Work instructions =
Transcribe the records below. Leave every word as it is.

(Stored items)
▬▬▬

===== src/rtl/bcd_7seg_scan.sv =====
// bcd_7seg_scan: time-multiplexed driver for a common-segment 7-segment display.
// Captures a packed BCD word on load and lights one digit at a time, CLK_DIV
// cycles per digit. Supports leading-zero blanking and shows a dash for
// invalid BCD nibbles.
//
// Ports:
//   clk        rising-edge system clock
//   rst        asynchronous active-high reset
//   bcd_in     packed BCD, nibble k = bcd_in[4k+3:4k], k=0 least significant
//   load       capture strobe for bcd_in (re-captures every edge while high)
//   seg        registered segment drive, active-high, seg[0]=a .. seg[6]=g
//   an         registered one-hot digit enable, an[k] lights digit k
//   frame_done registered one-cycle pulse on the edge the scan wraps to digit 0
module bcd_7seg_scan #(
  parameter int unsigned NDIG     = 3,
  parameter int unsigned CLK_DIV  = 4,
  parameter bit          BLANK_LZ = 1'b1
) (
  input  logic              clk,
  input  logic              rst,
  input  logic [4*NDIG-1:0] bcd_in,
  input  logic              load,
  output logic [6:0]        seg,
  output logic [NDIG-1:0]   an,
  output logic              frame_done
);

  localparam int unsigned PW = (CLK_DIV > 1) ? $clog2(CLK_DIV) : 1;
  localparam int unsigned IW = (NDIG > 1) ? $clog2(NDIG) : 1;
  localparam logic [PW-1:0] PreLast = PW'(CLK_DIV - 1);
  localparam logic [IW-1:0] IdxLast = IW'(NDIG - 1);

  function automatic logic [6:0] seg_decode(input logic [3:0] nib);
    logic [6:0] s;
    case (nib)
      4'd0:    s = 7'h3F;
      4'd1:    s = 7'h06;
      4'd2:    s = 7'h5B;
      4'd3:    s = 7'h4F;
      4'd4:    s = 7'h66;
      4'd5:    s = 7'h6D;
      4'd6:    s = 7'h7D;
      4'd7:    s = 7'h07;
      4'd8:    s = 7'h7F;
      4'd9:    s = 7'h6F;
      default: s = 7'h40; // invalid BCD: dash
    endcase
    return s;
  endfunction

  logic [4*NDIG-1:0] disp_q, disp_d;
  logic [PW-1:0]     pre_q, pre_d;
  logic [IW-1:0]     idx_q, idx_d;
  logic [6:0]        seg_q, seg_d;
  logic [NDIG-1:0]   an_q, an_d;
  logic              fd_q, fd_d;

  logic [NDIG-1:0]   blank;
  logic [3:0]        cur_nib;
  logic              cur_blank;
  logic              slot_end;

  // Digit k blanks when it and every more significant nibble is zero; digit 0
  // never blanks. Invalid nibbles are nonzero and so stop the blanking run.
  always_comb begin
    logic upper_zero;
    blank      = '0;
    upper_zero = 1'b1;
    for (int k = NDIG - 1; k >= 0; k--) begin
      upper_zero = upper_zero & (disp_q[4*k +: 4] == 4'd0);
      if (BLANK_LZ && (k > 0)) begin
        blank[k] = upper_zero;
      end
    end
  end

  always_comb begin
    cur_nib   = 4'd0;
    cur_blank = 1'b0;
    an_d      = '0;
    for (int k = 0; k < NDIG; k++) begin
      if (idx_q == IW'(k)) begin
        cur_nib   = disp_q[4*k +: 4];
        cur_blank = blank[k];
        an_d[k]   = 1'b1;
      end
    end
  end

  always_comb begin
    slot_end = (pre_q == PreLast);
    disp_d   = load ? bcd_in : disp_q;
    pre_d    = slot_end ? '0 : pre_q + 1'b1;
    idx_d    = idx_q;
    if (slot_end) begin
      idx_d = (idx_q == IdxLast) ? '0 : idx_q + 1'b1;
    end
    seg_d = cur_blank ? 7'h00 : seg_decode(cur_nib);
    fd_d  = slot_end && (idx_q == IdxLast);
  end

  always_ff @(posedge clk or posedge rst) begin
    if (rst) begin
      disp_q <= '0;
      pre_q  <= '0;
      idx_q  <= '0;
      seg_q  <= 7'h00;
      an_q   <= '0;
      fd_q   <= 1'b0;
    end else begin
      disp_q <= disp_d;
      pre_q  <= pre_d;
      idx_q  <= idx_d;
      seg_q  <= seg_d;
      an_q   <= an_d;
      fd_q   <= fd_d;
    end
  end

  assign seg        = seg_q;
  assign an         = an_q;
  assign frame_done = fd_q;

endmodule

▬▬▬

Response area =
===== src/rtl/bcd_7seg_scan.sv =====
// bcd_7seg_scan: time-multiplexed driver for a common-segment 7-segment display.
// Captures a packed BCD word on load and lights one digit at a time, CLK_DIV
// cycles per digit. Supports leading-zero blanking and shows a dash for
// invalid BCD nibbles.
//
// Ports:
//   clk        rising-edge system clock
//   rst        asynchronous active-high reset
//   bcd_in     packed BCD, nibble k = bcd_in[4k+3:4k], k=0 least significant
//   load       capture strobe for bcd_in (re-captures every edge while high)
//   seg        registered segment drive, active-high, seg[0]=a .. seg[6]=g
//   an         registered one-hot digit enable, an[k] lights digit k
//   frame_done registered one-cycle pulse on the edge the scan wraps to digit 0
module bcd_7seg_scan #(
  parameter int unsigned NDIG     = 3,
  parameter int unsigned CLK_DIV  = 4,
  parameter bit          BLANK_LZ = 1'b1
) (
  input  logic              clk,
  input  logic              rst,
  input  logic [4*NDIG-1:0] bcd_in,
  input  logic              load,
  output logic [6:0]        seg,
  output logic [NDIG-1:0]   an,
  output logic              frame_done
);

  localparam int unsigned PW = (CLK_DIV > 1) ? $clog2(CLK_DIV) : 1;
  localparam int unsigned IW = (NDIG > 1) ? $clog2(NDIG) : 1;
  localparam logic [PW-1:0] PreLast = PW'(CLK_DIV - 1);
  localparam logic [IW-1:0] IdxLast = IW'(NDIG - 1);

  function automatic logic [6:0] seg_decode(input logic [3:0] nib);
    logic [6:0] s;
    case (nib)
      4'd0:    s = 7'h3F;
      4'd1:    s = 7'h06;
      4'd2:    s = 7'h5B;
      4'd3:    s = 7'h4F;
      4'd4:    s = 7'h66;
      4'd5:    s = 7'h6D;
      4'd6:    s = 7'h7D;
      4'd7:    s = 7'h07;
      4'd8:    s = 7'h7F;
      4'd9:    s = 7'h6F;
      default: s = 7'h40; // invalid BCD: dash
    endcase
    return s;
  endfunction

  logic [4*NDIG-1:0] disp_q, disp_d;
  logic [PW-1:0]     pre_q, pre_d;
  logic [IW-1:0]     idx_q, idx_d;
  logic [6:0]        seg_q, seg_d;
  logic [NDIG-1:0]   an_q, an_d;
  logic              fd_q, fd_d;

  logic [NDIG-1:0]   blank;
  logic [3:0]        cur_nib;
  logic              cur_blank;
  logic              slot_end;

  // Digit k blanks when it and every more significant nibble is zero; digit 0
  // never blanks. Invalid nibbles are nonzero and so stop the blanking run.
  always_comb begin
    logic upper_zero;
    blank      = '0;
    upper_zero = 1'b1;
    for (int k = NDIG - 1; k >= 0; k--) begin
      upper_zero = upper_zero & (disp_q[4*k +: 4] == 4'd0);
      if (BLANK_LZ && (k > 0)) begin
        blank[k] = upper_zero;
      end
    end
  end

  always_comb begin
    cur_nib   = 4'd0;
    cur_blank = 1'b0;
    an_d      = '0;
    for (int k = 0; k < NDIG; k++) begin
      if (idx_q == IW'(k)) begin
        cur_nib   = disp_q[4*k +: 4];
        cur_blank = blank[k];
        an_d[k]   = 1'b1;
      end
    end
  end

  always_comb begin
    slot_end = (pre_q == PreLast);
    disp_d   = load ? bcd_in : disp_q;
    pre_d    = slot_end ? '0 : pre_q + 1'b1;
    idx_d    = idx_q;
    if (slot_end) begin
      idx_d = (idx_q == IdxLast) ? '0 : idx_q + 1'b1;
    end
    seg_d = cur_blank ? 7'h00 : seg_decode(cur_nib);
    fd_d  = slot_end && (idx_q == IdxLast);
  end

  always_ff @(posedge clk or posedge rst) begin
    if (rst) begin
      disp_q <= '0;
      pre_q  <= '0;
      idx_q  <= '0;
      seg_q  <= 7'h00;
      an_q   <= '0;
      fd_q   <= 1'b0;
    end else begin
      disp_q <= disp_d;
      pre_q  <= pre_d;
      idx_q  <= idx_d;
      seg_q  <= seg_d;
      an_q   <= an_d;
      fd_q   <= fd_d;
    end
  end

  assign seg        = seg_q;
  assign an         = an_q;
  assign frame_done = fd_q;

endmodule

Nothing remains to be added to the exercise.